The DSB helpfully divides adversaries into six tiers. In the lowest two tiers are garden-variety hackers, who exploit known vulnerabilities in computing systems. These attacks will tend to be of the "nuisance" variety: defacing or disabling companies' Web sites, hijacking poorly-secured e-mail or Twitter accounts, or stealing credit card numbers or trade secrets from corporate networks.
In the middle tiers, which the report labels III and IV, are parties with the capability to discover and exploit previously unknown vulnerabilities in computer networks, and to launch more sophisticated attacks. These might involve penetrating even well-secured corporate or government networks, allowing extended surveillance and even sabotage of important systems like the electric grid.
The top tiers, V and VI, involve adversaries who have the power to create vulnerabilities. For example, the Chinese government might gain control of a semiconductor company selling chips to the United States and insert circuitry that allows the Chinese to remotely monitor, control or destroy U.S. computer systems. Or a Russian covert operative might gain physical access to a secure facility in order to modify hardware or software.
This taxonomy makes two things clear. First, the farther you go up the pyramid, the less necessary the Internet becomes to mount attacks. Indeed, the report notes that top-tier attacks long predate the modern Internet. In the 1970s, the Soviet Union managed to place modified Selectric typewriters into the U.S. Embassy in Moscow and the U.S. Mission in Leningrad. The modified typewriters would wirelessly transmit every keystroke to nearby Russian listening posts.
Stuxnet, the malware that sabotaged the Iranian nuclear program, provides a more recent example. Stuxnet was designed to spread via infected USB sticks introduced to Iranian facilities by covert operatives. Turning off the Iranian Internet would have done little to stop the attack.
Second, only the most powerful states in the world have even the theoretical capability to bring about the kind of mass havoc the DSB envisions in a full-scale "cyber war." Bringing down the U.S. power grid, financial system and other critical systems would require thousands of engineers to study U.S. systems and make careful plans to sabotage them.
Again, Stuxnet provides a good example. Its author -- reported to be the U.S. government -- had intimate knowledge of the expensive Siemens industrial control equipment the Iranians used to control their centrifuges. The attack took years of planning and millions of dollars. Premeditated sabotage — for example, introducing compromised chips into an adversary's infrastructure — is even more difficult.

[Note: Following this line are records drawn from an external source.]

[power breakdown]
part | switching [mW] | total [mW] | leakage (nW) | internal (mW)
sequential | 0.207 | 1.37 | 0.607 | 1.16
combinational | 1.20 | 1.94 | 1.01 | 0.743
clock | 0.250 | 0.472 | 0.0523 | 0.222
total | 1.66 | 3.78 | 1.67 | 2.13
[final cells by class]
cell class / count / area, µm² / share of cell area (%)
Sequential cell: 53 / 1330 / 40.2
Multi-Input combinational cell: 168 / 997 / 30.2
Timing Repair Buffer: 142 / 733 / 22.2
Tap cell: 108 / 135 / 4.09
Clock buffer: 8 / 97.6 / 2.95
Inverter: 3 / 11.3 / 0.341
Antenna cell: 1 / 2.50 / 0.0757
**config.mk**
```make
export PLATFORM = sky130hd
export DESIGN_NAME = simple_fifo_ext_flat
export DESIGN_NICKNAME = d
export VERILOG_FILES = /design/src/rtl/simple_fifo_ext_if.sv /design/src/rtl/simple_fifo_ext.sv /design/src/flat_wrapper.sv
export SDC_FILE = /design/constraint.sdc
export NUM_CORES = 1
export LEC_CHECK = 0
export ABC_AREA = 1
export CORE_UTILIZATION = 50
export DETAILED_ROUTE_END_ITERATION = 6
export PLACE_DENSITY = 0.69
export SYNTH_ARGS = -nofsm -noshare
export SYNTH_HDL_FRONTEND = slang
export SYNTH_SLANG_ARGS = --single-unit
```
**constraint.sdc**
```tcl
create_clock -name clk -period 11.6 [get_ports clk]
set_input_delay 1.74 -clock clk [delete_from_list [all_inputs] [get_ports clk]]
set_output_delay 1.74 -clock clk [all_outputs]
set_load 0.02 [all_outputs]
```
`src/rtl/i2c_wb_cycle_ctrl.sv`:
```
// rtl/i2c_wb_cycle_ctrl.sv - byte request to 32-bit Wishbone word access sequencer
// Handles ack/err/rty terminations, spaced retries and a strobe timeout.
module i2c_wb_cycle_ctrl #(
   parameter int DW        = 32,
   parameter int AW        = 8,
   parameter int MAX_RETRY = 3,
   parameter int RETRY_GAP = 4,
   parameter int TIMEOUT   = 255
) (
   input  logic          wb_clk_i,
   input  logic          wb_rst_i,
   input  logic          req_i,
   input  logic          req_we_i,
   input  logic [AW-1:0] req_addr_i,
   input  logic [7:0]    req_data_i,
   output logic          busy_o,
   output logic          done_o,
   output logic [1:0]    status_o,
   output logic [7:0]    rd_data_o,
   input  logic [DW-1:0] wb_data_i,
   output logic [DW-1:0] wb_data_o,
   output logic [AW-1:0] wb_addr_o,
   output logic [3:0]    wb_sel_o,
   output logic          wb_we_o,
   output logic          wb_cyc_o,
   output logic          wb_stb_o,
   input  logic          wb_ack_i,
   input  logic          wb_err_i,
   input  logic          wb_rty_i
);

   typedef enum logic [1:0] {IDLE, BUS, GAP, RESP} state_t;

   localparam logic [3:0] MAX_RETRY_C = 4'(MAX_RETRY);
   localparam logic [3:0] GAP_LAST    = 4'(RETRY_GAP - 1);
   localparam logic [7:0] TMO_LAST    = 8'(TIMEOUT - 1);

   state_t        state_q, state_d;
   logic [3:0]    retry_q, retry_d;
   logic [3:0]    gap_q, gap_d;
   logic [7:0]    tmo_q, tmo_d;
   logic [1:0]    lane_q, lane_d;
   logic [1:0]    status_d;
   logic [7:0]    rd_data_d;
   logic [AW-1:0] addr_d;
   logic [3:0]    sel_d;
   logic [DW-1:0] data_d;
   logic          we_d;

   always_comb begin
      state_d   = state_q;
      retry_d   = retry_q;
      gap_d     = gap_q;
      tmo_d     = tmo_q;
      lane_d    = lane_q;
      status_d  = status_o;
      rd_data_d = rd_data_o;
      addr_d    = wb_addr_o;
      sel_d     = wb_sel_o;
      data_d    = wb_data_o;
      we_d      = wb_we_o;
      case (state_q)
         IDLE: begin
            if (req_i) begin
               state_d = BUS;
               retry_d = 4'd0;
               tmo_d   = 8'd0;
               lane_d  = req_addr_i[1:0];
               addr_d  = {req_addr_i[AW-1:2], 2'b00};
               sel_d   = 4'b0001 << req_addr_i[1:0];
               data_d  = {(DW/8){req_data_i}};
               we_d    = req_we_i;
            end
         end
         BUS: begin
            // err outranks rty, which outranks ack
            if (wb_err_i) begin
               status_d = 2'b01;
               state_d  = RESP;
            end else if (wb_rty_i) begin
               if (retry_q < MAX_RETRY_C) begin
                  retry_d = retry_q + 4'd1;
                  gap_d   = 4'd0;
                  state_d = GAP;
               end else begin
                  status_d = 2'b10;
                  state_d  = RESP;
               end
            end else if (wb_ack_i) begin
               status_d = 2'b00;
               if (!wb_we_o) rd_data_d = wb_data_i[{lane_q, 3'b000} +: 8];
               state_d = RESP;
            end else if (tmo_q == TMO_LAST) begin
               status_d = 2'b11;
               state_d  = RESP;
            end else begin
               tmo_d = tmo_q + 8'd1;
            end
         end
         GAP: begin
            if (gap_q == GAP_LAST) begin
               tmo_d   = 8'd0;
               state_d = BUS;
            end else begin
               gap_d = gap_q + 4'd1;
            end
         end
         RESP:    state_d = IDLE;
         default: state_d = IDLE;
      endcase
   end

   // Every output is a flop loaded from the next-state decode.
   always_ff @(posedge wb_clk_i) begin
      if (wb_rst_i) begin
         state_q   <= IDLE;
         retry_q   <= 4'd0;
         gap_q     <= 4'd0;
         tmo_q     <= 8'd0;
         lane_q    <= 2'd0;
         busy_o    <= 1'b0;
         done_o    <= 1'b0;
         status_o  <= 2'b00;
         rd_data_o <= 8'h00;
         wb_cyc_o  <= 1'b0;
         wb_stb_o  <= 1'b0;
         wb_we_o   <= 1'b0;
         wb_sel_o  <= 4'd0;
         wb_addr_o <= '0;
         wb_data_o <= '0;
      end else begin
         state_q   <= state_d;
         retry_q   <= retry_d;
         gap_q     <= gap_d;
         tmo_q     <= tmo_d;
         lane_q    <= lane_d;
         busy_o    <= (state_d != IDLE);
         done_o    <= (state_d == RESP);
         status_o  <= status_d;
         rd_data_o <= rd_data_d;
         wb_cyc_o  <= (state_d == BUS);
         wb_stb_o  <= (state_d == BUS);
         wb_we_o   <= we_d;
         wb_sel_o  <= sel_d;
         wb_addr_o <= addr_d;
         wb_data_o <= data_d;
      end
   end

endmodule

```
`config.mk`:
```
export PLATFORM = sky130hd
export DESIGN_NAME = i2c_wb_cycle_ctrl
export DESIGN_NICKNAME = d
export VERILOG_FILES = /design/src/rtl/i2c_wb_cycle_ctrl.sv
export SDC_FILE = /design/constraint.sdc
export NUM_CORES = 1
export LEC_CHECK = 0
export CORE_MARGIN = 2
export CORE_UTILIZATION = 38
export DETAILED_ROUTE_END_ITERATION = 10
export GPL_ROUTABILITY_DRIVEN = 0
export PLACE_DENSITY = 0.81
export SLEW_MARGIN = 20
export SYNTH_ARGS = -nofsm -noshare
export SYNTH_HDL_FRONTEND = slang
export SYNTH_SLANG_ARGS = --single-unit
```
`constraint.sdc`:
```
create_clock -name wb_clk_i -period 1.8 [get_ports wb_clk_i]
set_clock_uncertainty 0.2 [all_clocks]
set_input_delay 0.36 -clock wb_clk_i [delete_from_list [all_inputs] [get_ports wb_clk_i]]
set_output_delay 0.36 -clock wb_clk_i [all_outputs]
set_load 0.02 [all_outputs]
```
==> results <==
[power groups by stage]
stage	Clock (uW)	Combinational, uW	Sequential [uW]
finish	720	1470	1370
CTS	742	1390	1370
detailed placement	0	1470	1400
floorplan	0	769	1480
global route	785	1590	1400
global placement	0	1440	1400
[through the flow]
step,total power (uW),util [%],cell area (sq um)
floorplan,2250,-,2590
global placement,2840,56.4,3770
detailed placement,2870,56.4,3770
CTS,3500,57.6,3850
global route,3770,59.4,3970
finish,3560,59.4,3970
[path summary, 6_finish.rpt]
kind | start | endpoint | slack, ps
max reg2reg | gap_q[1] | tmo_q[3] | 20
max | gap_q[1] | tmo_q[3] | 20
min reg2reg | wb_sel_o[3] | wb_sel_o[3] | 260
min | wb_rst_i | tmo_q[3] | 150
[synth_stat cells, drive strengths merged]
library cell and instances:
nand3 6, mux2i 10, nand4b 1, o211ai 1
a31oi 3, clkbuf 7, nor3 6, a21oi 32
and2 1, nor2 18, o32ai 2, o31ai 1
or4b 1, o22ai 1, mux4 8, buf 35
or3b 2, and3 2, a22oi 1, nor2b 2
and4b 1, nand2 42, or3 1, nor4b 2
o21a 2, nand3b 3, nand4 3, or2 2
dfxtp 52, nor3b 8, o21ai 7, ha 4
a41oi 3, o31a 1, conb 1, mux2 1
a311oi 2, a211oi 1, inv 4, nand2b 6
a21o 1, and2b 1
[flip-flops by register name (all words and copies together), names as in the netlist]
register / count
busy_o: 1
done_o: 1
gap_q: 4
lane_q: 2
rd_data_o: 8
retry_q: 4
state_q: 2
status_o: 2
tmo_q: 8
wb_addr_o: 6
wb_data_o: 8
wb_sel_o: 4
wb_stb_o: 1
wb_we_o: 1
[timing repair]
item                                    4_1_cts  5_1_grt
buffers inserted                              1        2
pin swaps                                     2        8
gates resized for setup                      71       25
endpoints found under the setup margin       74       25
[metal layers]
metal | vias up | global-route usage (%)
li1 | 1197 | -
met1 | 1133 | 21.6
met2 | 71 | 31.2
met3 | 6 | 2.48
met4 | 0 | 4.83
met5 | - | 0
[area by class of cell]
type	count	share of cell area, %
clock inverter	3	0.725
timing repair buffer	141	33.0
inverter	4	0.378
sequential	52	26.3
clock buffer	5	1.73
tap	80	2.52
multi-input combinational	191	35.3
[cells by family after synthesis]
logic type               Yosys count  share of synthesized area, %
adder cells (fa/ha/maj)            4                          1.94
buffers and inverters             46                          11.0
multiplexers                      19                          11.3
AO/OA/AOI/OAI                     58                          13.6
other                              1                         0.145
AND/OR/NAND/NOR                  108                          21.7
flip-flops                        52                          40.3
[worst max-delay path, delay by kind of cell (launching register included)]
kind / cells / cell delay [ps]
compound gates: 3 / 590
simple gates: 1 / 400
flops: 1 / 370
fa+ha+maj: 1 / 120
==> flow_metrics.py <==
metrics = {
    "logic_synthesis": {
        "synth_area_leader_cell": "dfxtp_1",
        "yosysTopAreaCellShare_pct": 40.3,
        "syn_area_sq_um": 2590,
        "synthTopCellsByArea": "dfxtp_1 (40%), buf_4 (8.1%), mux4_2 (7.0%)",
        "syn_avg_cell_area_sq_um": 8.98,
        "synth_warnings": 0,
        "ys_seq_elements": 52,
        "ys_seq_area_share_pct": 40.3,
        "syn_inst": 288,
        "yosysUniqueCellTypes": 49,
    },
    "routing": {
        "met1_length_um": 2950,
        "first_iter_violations": 134,
        "firstDrtPassIters": 4,
        "drt-total-wl_um": 6860,
        "route.detailed.drc": 0,
        "ant_nets": 0,
        "avgViaCountPerCell": 5.06,
        "vias": 2407,
        "highest_layer": "met4",
        "wl_per_cell_um": 14.4,
        "wl_met2_um": 3570,
        "routed-wl-met3_um": 284,
    },
    "hold_path": {
        "holdPathStages": 2,
        "hp-class": "in2reg",
    },
    "worst_setup_path": {
        "crit_type": "reg2reg",
        "arrival_ps": 1780,
        "path_max_fanout": 6,
        "path_cells": "ha_4, or3b_4, a21o_4, a21oi_4, a311oi_2",
        "slowest_stage": "or3b_4",
        "start_kind": "flip-flop",
        "r2r_cells": 5,
        "crit_required_ps": 1800,
        "cpPeakStageDelay_ps": 400,
        "worstSetupEndpointType": "flip-flop",
    },
    "floorplanning": {
        "die-area_sq_um": 7480,
        "row_count": 30,
        "die_w_um": 86.5,
        "start_util_pct": 38.7,
        "core_sq_um": 6680,
        "dieHeight_um": 86.5,
        "io_pins": 114,
    },
    "timing": {
        "timing.final.crit_period_ps": 1780,
        "maxSlewViolCount": 0,
        "max_freq_mhz": 562,
        "tns_ps": 0,
        "rsz0062_at_grt": "yes",
        "setup_viol": 0,
        "timing_hold_violations_final": 0,
        "post-route-period-util_pct": 98.9,
        "holdWs_ps": 153,
        "setup_slack_ps": 20.5,
    },
    "cells_and_area": {
        "fill_cells": 592,
        "regArea_sq_um": 1040,
        "drive_gt1_share_pct": 19.7,
        "final_common_cell": "dlygate4sd2_1",
        "final_cells": 476,
        "mostFrequentLayoutCells": "dlygate4sd2_1 (57), clkdlybuf4s50_1 (50), dfxtp_1 (49)",
        "area_delta_synth_final_pct": 53.5,
        "diodes": 0,
        "multi_input_area_sq_um": 1400,
        "nets": 454,
    },
    "placement": {
        "dp_hpwl_um": 5100,
        "pre_cts_slack_ps": -448,
        "dpl.cell_count": 465,
        "io_buffers": 111,
    },
    "global_routing": {
        "grt_max_degree": 32,
        "antenna_found_initial": 0,
        "overflow": 0,
        "grt_usage_pct": 17.3,
        "grt_first_pass_wirelength_um": 10600,
        "grt_pass1_vias": 2276,
    },
    "clocking": {
        "postCtsHoldBufs": 0,
        "cts.sinks": 52,
        "insertion_delay_ps": 310,
        "clockBufferDepth": 2,
        "cts.reportedPaths.clkPinSlew_ps": 110,
        "cts_made_buffers": 5,
        "cts_max_level": 2,
        "cts_tree": "done",
        "root_buffer": "clkbuf_8",
    },
    "power_and_ir_drop": {
        "p_sw_uw": 1310,
        "vdd_drop_max_v": 0.000410,
        "p_int_uw": 2260,
        "p_comb_share_pct": 41.2,
        "power_density_nw_per_um2": 898,
        "leakagePower_uw": 0.00171,
        "power_switching_share_pct": 36.6,
        "seqPwrFrac_pct": 38.6,
        "clkPwrFrac_pct": 20.2,
    },
    "job": {
        "max_cap_violations": 0,
    },
    "status": {
        "outcome": "complete, no violations",
    },
}
Power figures use the tool's default switching activity.
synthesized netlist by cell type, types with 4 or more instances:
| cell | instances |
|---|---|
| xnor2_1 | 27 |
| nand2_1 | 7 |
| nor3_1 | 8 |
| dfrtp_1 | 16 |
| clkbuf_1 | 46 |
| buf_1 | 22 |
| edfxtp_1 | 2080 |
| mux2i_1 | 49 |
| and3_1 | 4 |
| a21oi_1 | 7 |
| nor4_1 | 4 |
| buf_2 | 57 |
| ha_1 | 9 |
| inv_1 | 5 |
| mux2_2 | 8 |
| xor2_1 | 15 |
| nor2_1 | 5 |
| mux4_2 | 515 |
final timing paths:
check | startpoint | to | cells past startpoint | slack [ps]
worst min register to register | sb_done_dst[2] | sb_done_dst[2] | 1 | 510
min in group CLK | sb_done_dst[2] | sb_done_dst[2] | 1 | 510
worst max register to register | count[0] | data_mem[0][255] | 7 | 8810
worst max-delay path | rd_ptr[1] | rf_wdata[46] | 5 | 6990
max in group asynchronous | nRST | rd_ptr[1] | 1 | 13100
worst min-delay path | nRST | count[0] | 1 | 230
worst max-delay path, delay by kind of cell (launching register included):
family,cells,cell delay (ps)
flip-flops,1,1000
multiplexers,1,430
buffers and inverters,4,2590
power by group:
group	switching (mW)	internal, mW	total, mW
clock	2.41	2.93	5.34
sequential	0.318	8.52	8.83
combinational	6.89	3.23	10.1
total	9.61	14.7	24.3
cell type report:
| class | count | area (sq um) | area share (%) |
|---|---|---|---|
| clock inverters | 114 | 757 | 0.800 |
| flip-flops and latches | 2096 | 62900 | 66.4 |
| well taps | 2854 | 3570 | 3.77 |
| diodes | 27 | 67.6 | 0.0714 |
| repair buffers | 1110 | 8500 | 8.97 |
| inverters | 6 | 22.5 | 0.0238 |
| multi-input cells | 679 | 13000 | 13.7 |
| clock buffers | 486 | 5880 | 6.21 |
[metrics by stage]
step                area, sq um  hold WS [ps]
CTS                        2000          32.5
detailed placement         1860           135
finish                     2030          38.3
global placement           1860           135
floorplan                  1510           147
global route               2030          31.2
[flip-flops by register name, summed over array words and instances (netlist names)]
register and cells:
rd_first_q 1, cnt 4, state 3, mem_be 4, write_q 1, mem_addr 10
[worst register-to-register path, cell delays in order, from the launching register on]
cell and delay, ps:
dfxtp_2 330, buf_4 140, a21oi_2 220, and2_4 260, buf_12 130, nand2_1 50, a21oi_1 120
`config.mk`:
```
export PLATFORM = sky130hd
export DESIGN_NAME = ashi_reg_bank
export DESIGN_NICKNAME = d
export VERILOG_FILES = /design/src/rtl/ashi_reg_bank.sv
export SDC_FILE = /design/constraint.sdc
export NUM_CORES = 1
export LEC_CHECK = 0
export ABC_AREA = 1
export CORE_AREA = 2 2 271 273
export DETAILED_ROUTE_END_ITERATION = 6
export DIE_AREA = 0 0 273 275
export PLACE_DENSITY = 0.53
export SLEW_MARGIN = 5
export SYNTH_ARGS = -nofsm -noshare
export SYNTH_HDL_FRONTEND = slang
export SYNTH_SLANG_ARGS = --single-unit
```
`constraint.sdc`:
```
create_clock -name clk -period 13.6 [get_ports clk]
set_clock_uncertainty 0.2 [all_clocks]
set_input_delay 1.36 -clock clk [delete_from_list [all_inputs] [get_ports clk]]
set_output_delay 1.36 -clock clk [all_outputs]
set_load 0.01 [all_outputs]
```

An attacker who wanted to cripple the American economy would have to launch these kinds of sophisticated attack against dozens, if not hundreds, of U.S. systems simultaneously. Only governments, and probably only a handful of great powers, have the capacity to do so. And while such an attack would certainly be awful, the nations capable of carrying them out also have bombers, aircraft carriers and nuclear weapons. They've had the capability to kill tens of millions of Americans for decades, and shutting down the Internet wouldn't stop them.